Even though this is a huge boost to my health, there are draw backs. In all likelihood I will gain as much as 15 pounds in quitting as food is often used as a replacement for the hand-to-mouth motion. But since I know this, I have the power to overcome it by stocking the kitchen with very low cal snacks and being aware (NOT dieting) of what and how much I eat so I can moderate intake.

Dean has even offered to do an adult couples hip-hop-esk dance class for exercise because he knows I cannot justify running if there is not a lion behind me =)

I want you all to know the challenge I am taking on so I can have your support on this, and to also ask you not to judge me if I fail. Most people do not succeed on their first try, and I am not special so that rule applies to me as well. If I do fail it is not because I was not strong enough, it would be because I was really not ready to quit.

Many years ago I made a promise to Dean, “I will stop smoking for my wedding present to you”, and I fully intend to give him the gift of growing old together.

We will have a wedding on our 5 year wedding anniversary which will be March 1, 2010 at our home.

Dean I do this for you most of all, I love you.


Küsler

I’m getting kind of annoyed with people pronouncing my last name “Cuss-ler”, and I figure the best way to put a stop to it is to legally change my last name from Kusler to Küsler. Plus, umlauts are metal. What do y’all think?


CA Kitten Rescue

Last night me and Dean were in the hot tub and after we were done, I decided to drop by the apartment’s convenience store to get some items. On my way there, I saw a group of 3 older people (60s maybe?) with an animal trap hovering around the “bridge” that connects the pool area to the apt office and store. I smiled and said. “I know what y’all are doing”. They said that there was a kitten down there and they had caught the mother and the other 3 kittens 2 days ago. I offered to help and filled them in on my experience of kitten catching.
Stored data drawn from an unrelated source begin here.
`src/design/dpps_pkg.sv`:
```
package dpps_pkg;
    localparam int          ADDR_W         = 8;
    localparam int          DATA_W         = 8;
    // ground on a jumper gives 0, open gives 1
    localparam logic        JUMPER_GROUND  = 1'h0;
    localparam logic        JUMPER_OPEN    = 1'h1;
    // conventional port addresses
    localparam logic [7:0]  PORT_FLOPPY    = 8'hFD;
    localparam logic [7:0]  PORT_PRINTER   = 8'hF6;
    localparam int          STATUS_FULL_BIT = 0;
    localparam logic [7:0]  RESET_BYTE     = 8'h00;

    typedef enum logic [1:0] {
        DPPS_IDLE  = 2'b00,
        DPPS_BUSY  = 2'b01,
        DPPS_BLOCK = 2'b10
    } dpps_dma_state_t;
endpackage

```
`src/design/dpps_port_select.sv`:
```
`timescale 1ns/10ps
module dpps_port_select (
    input  wire logic       clk_i,
    input  wire logic       rst_b_i,
    input  wire logic [7:0] address_jumper_socket_i,
    input  wire logic       host_out_cycle_i,
    input  wire logic [7:0] host_addr_i,
    input  wire logic [7:0] host_data_i,
    input  wire logic       local_data_rd_i,
    input  wire logic       dma_req_i,
    input  wire logic       dma_done_i,
    input  wire logic       bus_hold_ack_i,
    input  wire logic       priority_chain_in_i,
    output logic            priority_chain_out_o,
    output logic            dma_grant_o,
    output logic            host_hold_o,
    output logic [7:0]      cmd_data_o,
    output logic [7:0]      cmd_status_o
);

    ////////////////////////////////////////////////////////////////////////
    // port decode

    // a jumper to ground reads low, so the pin level is the bit itself
    function automatic logic [7:0] jumper_addr(input logic [7:0] pins);
        for (int n = 0; n < dpps_pkg::ADDR_W; n++) begin
            jumper_addr[n] = (pins[n] == dpps_pkg::JUMPER_OPEN);
        end
    endfunction

    logic [7:0] port_addr;
    logic       cmd_hit;
    // the FD and F6 conventions are strap choices; no address is hard-wired
    assign port_addr = jumper_addr(address_jumper_socket_i);
    assign cmd_hit   = host_out_cycle_i && (host_addr_i == port_addr);

    ////////////////////////////////////////////////////////////////////////
    // command byte and hold

    logic       full_q, full_d;
    logic [7:0] data_q, data_d;

    always_comb begin
        full_d = full_q;
        data_d = data_q;
        if (local_data_rd_i) begin
            full_d = 1'h0;
        end
        // a new write wins over the read clear; the host is held so this is rare
        if (cmd_hit && !full_q) begin
            full_d = 1'h1;
            data_d = host_data_i;
        end
    end

    always_ff @(posedge clk_i) begin
        if (!rst_b_i) begin
            full_q <= 1'h0;
            data_q <= dpps_pkg::RESET_BYTE;
        end else begin
            full_q <= full_d;
            data_q <= data_d;
        end
    end

    assign host_hold_o  = full_q;
    assign cmd_data_o   = data_q;
    always_comb begin
        cmd_status_o = 8'h00;
        cmd_status_o[dpps_pkg::STATUS_FULL_BIT] = full_q;
    end

    ////////////////////////////////////////////////////////////////////////
    // dma priority

    dpps_pkg::dpps_dma_state_t state_q, state_d;
    logic                      grant_q, grant_d;

    // chain passes on only while this board neither requests nor owns the bus;
    // that first-come ownership also blocks later boards whatever their rank
    assign priority_chain_out_o = priority_chain_in_i && !dma_req_i &&
                                  (state_q == dpps_pkg::DPPS_IDLE);

    always_comb begin
        state_d = state_q;
        grant_d = grant_q;
        unique case (state_q)
            dpps_pkg::DPPS_IDLE: begin
                // another board's hold drops our chain input, so we wait
                if (dma_req_i && priority_chain_in_i) begin
                    state_d = full_q ? dpps_pkg::DPPS_BLOCK : dpps_pkg::DPPS_BUSY;
                    grant_d = 1'h1;
                end
            end
            dpps_pkg::DPPS_BUSY: begin
                if (full_q) begin
                    state_d = dpps_pkg::DPPS_BLOCK;
                end else if (dma_done_i) begin
                    state_d = dpps_pkg::DPPS_IDLE;
                    grant_d = 1'h0;
                end
            end
            dpps_pkg::DPPS_BLOCK: begin
                // host stays held for the whole block until the dummy command is read
                if (!full_q && dma_done_i) begin
                    state_d = dpps_pkg::DPPS_IDLE;
                    grant_d = 1'h0;
                end
            end
            default: begin
                state_d = dpps_pkg::DPPS_IDLE;
                grant_d = 1'h0;
            end
        endcase
    end

    always_ff @(posedge clk_i) begin
        if (!rst_b_i) begin
            state_q <= dpps_pkg::DPPS_IDLE;
            grant_q <= 1'h0;
        end else begin
            state_q <= state_d;
            grant_q <= grant_d;
        end
    end

    assign dma_grant_o = grant_q;

    ////////////////////////////////////////////////////////////////////////
    // checks

    property p_hit_sets_flag;
        @(posedge clk_i) disable iff (!rst_b_i)
        (cmd_hit && !full_q) |=> (full_q && data_q == $past(host_data_i));
    endproperty
    a_hit_sets_flag: assert property (p_hit_sets_flag)
        else $error("command write lost");

    property p_miss_no_flag;
        @(posedge clk_i) disable iff (!rst_b_i)
        (!full_q && !(host_out_cycle_i && host_addr_i == address_jumper_socket_i))
            |=> !full_q;
    endproperty
    a_miss_no_flag: assert property (p_miss_no_flag)
        else $error("flag set by foreign address");

    property p_hold_until_read;
        @(posedge clk_i) disable iff (!rst_b_i)
        (host_hold_o && !local_data_rd_i) |=> host_hold_o;
    endproperty
    a_hold_until_read: assert property (p_hold_until_read)
        else $error("hold dropped early");

    property p_read_clears;
        @(posedge clk_i) disable iff (!rst_b_i)
        (local_data_rd_i && !cmd_hit) |=> !cmd_status_o[0];
    endproperty
    a_read_clears: assert property (p_read_clears)
        else $error("status not cleared");

    property p_chain_blocked;
        @(posedge clk_i) disable iff (!rst_b_i)
        dma_req_i |-> !priority_chain_out_o;
    endproperty
    a_chain_blocked: assert property (p_chain_blocked)
        else $error("chain passed while requesting");

    property p_no_grant_without_chain;
        @(posedge clk_i) disable iff (!rst_b_i)
        (!dma_grant_o && !priority_chain_in_i) |=> !dma_grant_o;
    endproperty
    a_no_grant_without_chain: assert property (p_no_grant_without_chain)
        else $error("grant without priority");

    property p_grant_follows_req;
        @(posedge clk_i) disable iff (!rst_b_i)
        (!dma_grant_o && dma_req_i && priority_chain_in_i) |=> dma_grant_o;
    endproperty
    a_grant_follows_req: assert property (p_grant_follows_req)
        else $error("grant missed");

    property p_block_keeps_bus;
        @(posedge clk_i) disable iff (!rst_b_i)
        (dma_grant_o && host_hold_o) |=> (dma_grant_o && !priority_chain_out_o);
    endproperty
    a_block_keeps_bus: assert property (p_block_keeps_bus)
        else $error("block hold lost bus");

    // an idle board must not starve the boards below it
    property p_chain_passes;
        @(posedge clk_i) disable iff (!rst_b_i)
        (priority_chain_in_i && !dma_req_i && !dma_grant_o) |-> priority_chain_out_o;
    endproperty
    a_chain_passes: assert property (p_chain_passes)
        else $error("chain not passed while idle");

    property p_grant_holds;
        @(posedge clk_i) disable iff (!rst_b_i)
        (dma_grant_o && !dma_done_i) |=> dma_grant_o;
    endproperty
    a_grant_holds: assert property (p_grant_holds)
        else $error("grant dropped before done");

    property p_granted_blocks_chain;
        @(posedge clk_i) disable iff (!rst_b_i)
        dma_grant_o |-> !priority_chain_out_o;
    endproperty
    a_granted_blocks_chain: assert property (p_granted_blocks_chain)
        else $error("chain passed while granted");

    property p_held_byte_kept;
        @(posedge clk_i) disable iff (!rst_b_i)
        host_hold_o |=> $stable(cmd_data_o);
    endproperty
    a_held_byte_kept: assert property (p_held_byte_kept)
        else $error("held byte overwritten");

    c_cmd_write: cover property (@(posedge clk_i) cmd_hit ##1 full_q ##[1:20] !full_q);
    c_grant: cover property (@(posedge clk_i) dma_req_i ##1 dma_grant_o ##[1:20] !dma_grant_o);
    c_block: cover property (@(posedge clk_i) (dma_grant_o && host_hold_o) ##[1:20] !dma_grant_o);
endmodule

```
`config.mk`:
```
export PLATFORM = sky130hd
export DESIGN_NAME = dpps_port_select
export DESIGN_NICKNAME = d
export VERILOG_FILES = /design/src/design/dpps_pkg.sv /design/src/design/dpps_port_select.sv
export SDC_FILE = /design/constraint.sdc
export NUM_CORES = 1
export LEC_CHECK = 0
export BUFFER_PORTS_ARGS = -buffer_cell sky130_fd_sc_hd__buf_2
export CAP_MARGIN = 20
export CORE_MARGIN = 5
export CORE_UTILIZATION = 41
export CTS_BUF_LIST = sky130_fd_sc_hd__clkbuf_16
export DETAILED_ROUTE_END_ITERATION = 6
export PLACE_DENSITY_LB_ADDON = 0.12
export SETUP_SLACK_MARGIN = 0.4
export SYNTH_ARGS = -nofsm -noshare
export SYNTH_HDL_FRONTEND = slang
export SYNTH_SLANG_ARGS = --single-unit
```
`constraint.sdc`:
```
create_clock -name clk_i -period 2.2 [get_ports clk_i]
set_clock_uncertainty 0.1 [all_clocks]
set_input_delay 0.55 -clock clk_i [delete_from_list [all_inputs] [get_ports clk_i]]
set_output_delay 0.55 -clock clk_i [all_outputs]
set_load 0.01 [all_outputs]
```
# == Word-level counts from Yosys, hierarchy flattened ==
# Cells that the tools add are included.
# word_totals
register_bits,12
latchBits,0
mem_bits_rw,0
rom_bits,0
input_bits,32
word_cells,37
memories,0
# classes
addsub,0
mul,0
n_div,0
n_lt_le_gt_ge,0
n_eq_ne,8
n_shift,0
muxes,13
bitwise,0
reduce_logical,12
# ops
op,n
two-way mux 2 bit,5
== test 8 bit,1
logical AND 1 bit,6
two-way mux 1 bit,6
"inequality test 2 bit, second input constant",3
case mux 2 bit (3 select lines),1
AND reduction 4 bit,1
"inequality test 3 bit, second input constant",1
case mux 1 bit (3 select lines),1
AND reduction 3 bit,1
"== test 2 x 1 -> 1 bit, second input constant",1
"== test 2 bit, second input constant",1
logical NOT 1 bit,2
logical NOT 2 bit,1
"inequality test 2 x 1 -> 1 bit, second input constant",1
nonzero test 2 bit,1

# == Longest topological paths before layout ==
# Gate-level depths: netlist of run 1.
# logic_depth
depth_word,4
ltp_mapped,5
ltp_nobuf,4

# == Worst setup path after synthesis of run 1 ==
# No wires, ideal clock.
# synth_timing
path_kind,in2out
startpoint,in dma_req_i
endpoint,out priority_chain_out_o
t_arrival_ns,0.988
path_slack_ns,0.562
path_stages,1
path_buffers,0
cell_sequence,nor4b_1
# synth_via
elab_chain_cells,3
# synth_lines
item,line,rtl
start: declaration,dpps_port_select.sv:10,"input wire logic dma_req_i,"
logical NOT 1 bit,dpps_port_select.sv:81,assign priority_chain_out_o = priority_chain_in_i && !dma_req_i &&
logical AND 1 bit (2 in series),dpps_port_select.sv:81,
end: declaration,dpps_port_select.sv:14,"output logic priority_chain_out_o,"
# No other way between the ends.

# == Worst setup path in the final report of run 1 ==
# Same ends and word-level chain as after synthesis.

==> parameters.txt, run 1 <==
Parameter                              Value

Floorplan
  Height of the chip ... 50.1 um
  Floorplan Core Area ... 1520 um2
  Die Area ... roughly 2500 um2
  Die boundary width ... 50.1 um
  Number of rows created at floorplan ... 14
  Initial Util ... 43.3%
  Count of boundary I/O pins ... 51

Timing
  Period utilization ... approximately 78%
  Slew Viols, Final ... 0
  Worst hold margin ... roughly 0.35 ns
  Final sum of negative setup slack ... 0 ns
  Endpoints failing setup ... 0
  Final count of hold timing violations ... 0
  RSZ-0062 raised after global routing ... false
  Fmax achieved ... just under 600 MHz
  Min Tclk post-route ... 1.71 ns

Power and ir drop
  Leakage Power ... ~0.44 nW
  Peak supply drop ... between 0.4 and 0.5 mV
  PwrDens ... between 600 and 700 nW/um2
  Overall power of the completed layout ... just over 600 uW

Global routing
  Initial antenna violation count ... 0
  Pin count of the biggest net entering global routing ... 21
  Global-route wire length before repair ... about 2600 um
  Remaining global-route overflow ... 0
  Number of global-route vias before repair ... between 600 and 700
  GRT Resource Usage Total ... between 10% and 20%

Synthesis
  Main flop type after synthesis ... dfxtp_1
  XOR/XNOR share of the synthesized area ... between 10% and 20%
  Share of the synthesized area in compound gates (AO/OA/AOI/OAI) ... between 4 and 5%
  Count of warnings emitted by yosys ... 0
  Share of the synthesized area in the top cell type ... 36.4%
  Post-synthesis sequential area ratio ... 36.4%
  Cell types occupying the most area after synthesis ... dfxtp_1 36%, mux2i_1 14%, xnor2_1 11%, nand2_1 10%, buf_4 9.1%
  Synth Instances ... 77
  Number of register bits inferred by synthesis ... 12
  Largest area contributor in the synthesized netlist ... dfxtp_1
  Combinational family with the most area after synthesis ... simple AND/OR/NAND/NOR gates
  Per-instance average area after synthesis ... between 8 and 9 um2
  Number of enable flip-flop cells after synthesis ... 0
  Total standard cell area after synthesis ... 659 um2
  Arithmetic-cell share of the synthesized area counting full adders, half adders and majority gates ... 0%
  Post-synth ARST share ... 0%
  Mux contribution to synthesized area ... between 10 and 15%
  Post-synthesis cell type count ... 21
  Simple logic cell fraction of the synthesized area ... between 20 and 25%

Drt
  TritonRoute pass-1 iters ... 2
  Total number of vias ... about 630
  Number of DRC markers in iteration 0 ... 2
  Routed len/inst ... ~11 um
  Remaining number of nets flagged by the antenna check after routing ... 0
  Total DRC errors in the routed layout ... 0
  Final Routed Wirelength ... ~1500 um
  Via-to-Cell Ratio ... around 4.7

Critical path
  Type of element launching the critical path ... input pin
  Worst Reg2Reg Path Length in Cells ... 4
  Peak fanout along the critical path ... 3
  R2R Path Start ... host_hold_o$_SDFFE_PN0P_
  Critical path class ... input pin to output pin
  Type of element capturing the critical path ... output pin
  Required arrival time at the worst endpoint ... approximately 1.6 ns
  Worst setup slack for register-to-register paths ... ~0.9 ns
  Worst R2R End ... cmd_data_o[0]$_SDFFE_PN0P_
  Critical path data arrival time ... around 1.1 ns

Place
  Placer Congestion ... around 0.66
  PortBufs ... between 40 and 50
  Placed wire-length estimate after detailed placement ... roughly 1100 um

CTS
  Number of buffers on the longest clock path ... 2
  CTS sink count ... 12
  Clk pin slew, worst setup/hold paths ... 0.04 ns
  TritonCTS clock tree ... yes
  Setup Fix Bufs, Post-CTS ... 0
  Total clock buffers created by CTS ... 3
  Hold Buf Count CTS ... 0
  CTS root buf ... clkbuf_16
  Resize count post-CTS ... 0
  Worst skew pair latency ... about 0.23 ns
  Total number of H-tree levels ... 1

Outcome
  Result of the run ... finished, final reports clean

Final layout
  Share of the core filled with cells ... approximately three fifths
  Highest-count cells in the layout ignoring fill and taps ... 42 x buf_2, 18 x nand2_1, 12 x dfxtp_1
  Net count of the finished layout ... between 150 and 200
  Share of cells above drive strength 1 ... between 30% and 40%
  Number of antenna diodes ... 0
  Area growth from synthesis to final layout ... 38.9%
  Most common cell after layout, fill and taps aside ... buf_2

Worst hold path
  Cell depth of the worst hold path ... 2
  Hold Path Sink ... cmd_data_o[7]$_SDFFE_PN0P_
  Worst Hold Launch ... cmd_data_o[7]$_SDFFE_PN0P_
  Path class of the lowest-slack min-delay path ... flip-flop to flip-flop

Job
  Total of max-cap violations ... 0
==> sequential cells by signal (all words and copies together), names as in the netlist <==
register	count
host_hold_o	1
cmd_data_o	8
dma_grant_o	1
state_q	2
==> power by group <==
group | internal, mW | leakage (nW) | switching, mW
Clock | 0.236 | 0.0370 | 0.0826
Combinational | 0.0384 | 0.307 | 0.0346
Sequential | 0.221 | 0.0970 | 0.00227
==> critical path, cell delays in order <==
cell and delay (ns):
buf_2 0.11, nor4b_1 0.22, buf_2 0.18
==> through the flow <==
stage	cell area, um2	worst slack (ns)	std cells
final	916	0.495	134
after global routing	916	0.413	134
after CTS	916	0.471	134
after detailed placement	841	0.480	131
after global placement	841	0.496	131
after floorplan	682	0.562	83
==> kinds of logic (layout without fill, tap and decap cells) <==
| group | after synthesis | after routing |
|---|---|---|
| compound gates | 5 | 5 |
| xor+xnor | 8 | 8 |
| buf+inv | 11 | 46 |
| flops | 12 | 12 |
| mux | 9 | 9 |
| other cells | 1 | 7 |
| simple gates | 31 | 31 |
==> per-layer routing <==
metal | track usage, % | wire length [um] | vias to the layer above
met5 | 0 | 0 | -
met4 | 6.55 | 17 | 0
met3 | 5.12 | 224 | 2
met2 | 20.9 | 707 | 34
met1 | 14.3 | 566 | 270
li1 | - | - | 319
==> cell usage after synthesis (2+ instances only) <==
cell type  count
dfxtp_1       12
nand3_1        2
a21oi_1        2
nor2b_1        2
xnor2_1        8
nor2_1         3
mux2i_1        9
buf_4          8
clkbuf_1       2
nand2_1       18
==> how the worst max path moves through the flow <==
stage / cells past startpoint / start / to / slack, ns
6_report: 3 / dma_req_i / priority_chain_out_o / 0.49
5_1_grt: 2 / state_q[0]$_SDFFE_PN0P_ / priority_chain_out_o / 0.41
4_1_cts: 3 / dma_req_i / priority_chain_out_o / 0.47
3_5_place_dp: 3 / dma_req_i / priority_chain_out_o / 0.48
3_3_place_gp: 3 / dma_req_i / priority_chain_out_o / 0.50
2_1_floorplan: 1 / dma_req_i / priority_chain_out_o / 0.56
==> area by class of cell <==
class | instances | area, um2
fill | 163 | 608
timing repair buffer | 43 | 218
clock buffer | 3 | 75.1
sequential | 12 | 240
multi-input combinational | 60 | 363
tap | 16 | 20.0
No activity file was read; power rests on OpenSTA's default activity.
==> run 2, diff against run 1 <==
--- a/config.mk
+++ b/config.mk
@@ -8,7 +8,7 @@
 export BUFFER_PORTS_ARGS = -buffer_cell sky130_fd_sc_hd__buf_2
 export CAP_MARGIN = 20
 export CORE_MARGIN = 5
-export CORE_UTILIZATION = 41
+export CORE_UTILIZATION = 38
 export CTS_BUF_LIST = sky130_fd_sc_hd__clkbuf_16
 export DETAILED_ROUTE_END_ITERATION = 6
 export PLACE_DENSITY_LB_ADDON = 0.12
==> constraint.sdc (replaced) <==
create_clock -name clk_i -period 1.7 [get_ports clk_i]
set_clock_uncertainty 0.1 [all_clocks]
set_input_delay 0.425 -clock clk_i [delete_from_list [all_inputs] [get_ports clk_i]]
set_output_delay 0.425 -clock clk_i [all_outputs]
set_load 0.01 [all_outputs]
==> run 2 against run 1 <==
Utilization decreased by 3.3 points. Setup slack got worse by 0.29 ns. Critical path depth down 1. Non-clock buffer count up 1. Largest power group unchanged.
I crawled under the bridge (only 2 feet of of the ground) and -mind you- I was in a bikini from swimming. I brushed aside the roots and spider webs and saw the cute little thing. It was a fuzzy ball of calico that was scared, hungry, and crying for mommy. I meowed back to it, and her and I started a conversation. I am quite talented in the language of cats and can communicate what I want with meows. Yes, yes, laugh all you want, but I am very proud of being fluent in their language =)

I reached out for her, but she hissed. I have been bit only rarely in my cat catching and only when I knew it was my only hope to catch the kitten. Here, I had other options so I did not want to risk it. I placed all 3 of the people in the positions I needed them: one on either end of the bridge sides, and one 1 story down under the bridge as the kitten herder. I directed the herder to coax it over to me with a pole we had and when I went for it is ran out the other side. The person I had over there followed her with the flashlight until I could get to the bushes where it was.

By this time (only 5 min or so) Dean had joined in on keeping an eye on her. After 2 attempts to get my towel over her, I finally caught her. She was so beautiful and she did not hiss or try to bite at all, so I removed her from the towel and held her. I guess her to be about 5 weeks old. The ladies put some flea killer on her and she went into a carrier. We spoke a little while and they thanked me for the help.

They had planned to be camped out there all night long to get her and along I came and got her in a few minutes. They said god must have heard their prayers and sent me. I don’t know about god, but I am sure there was some cosmic chess that lined it all up just right for me to be there for them .and the baby kitten

It is great to know that I am not the only person out there rescuing what others throw away and catching/fixing/releasing the feral cats that can’t be tamed.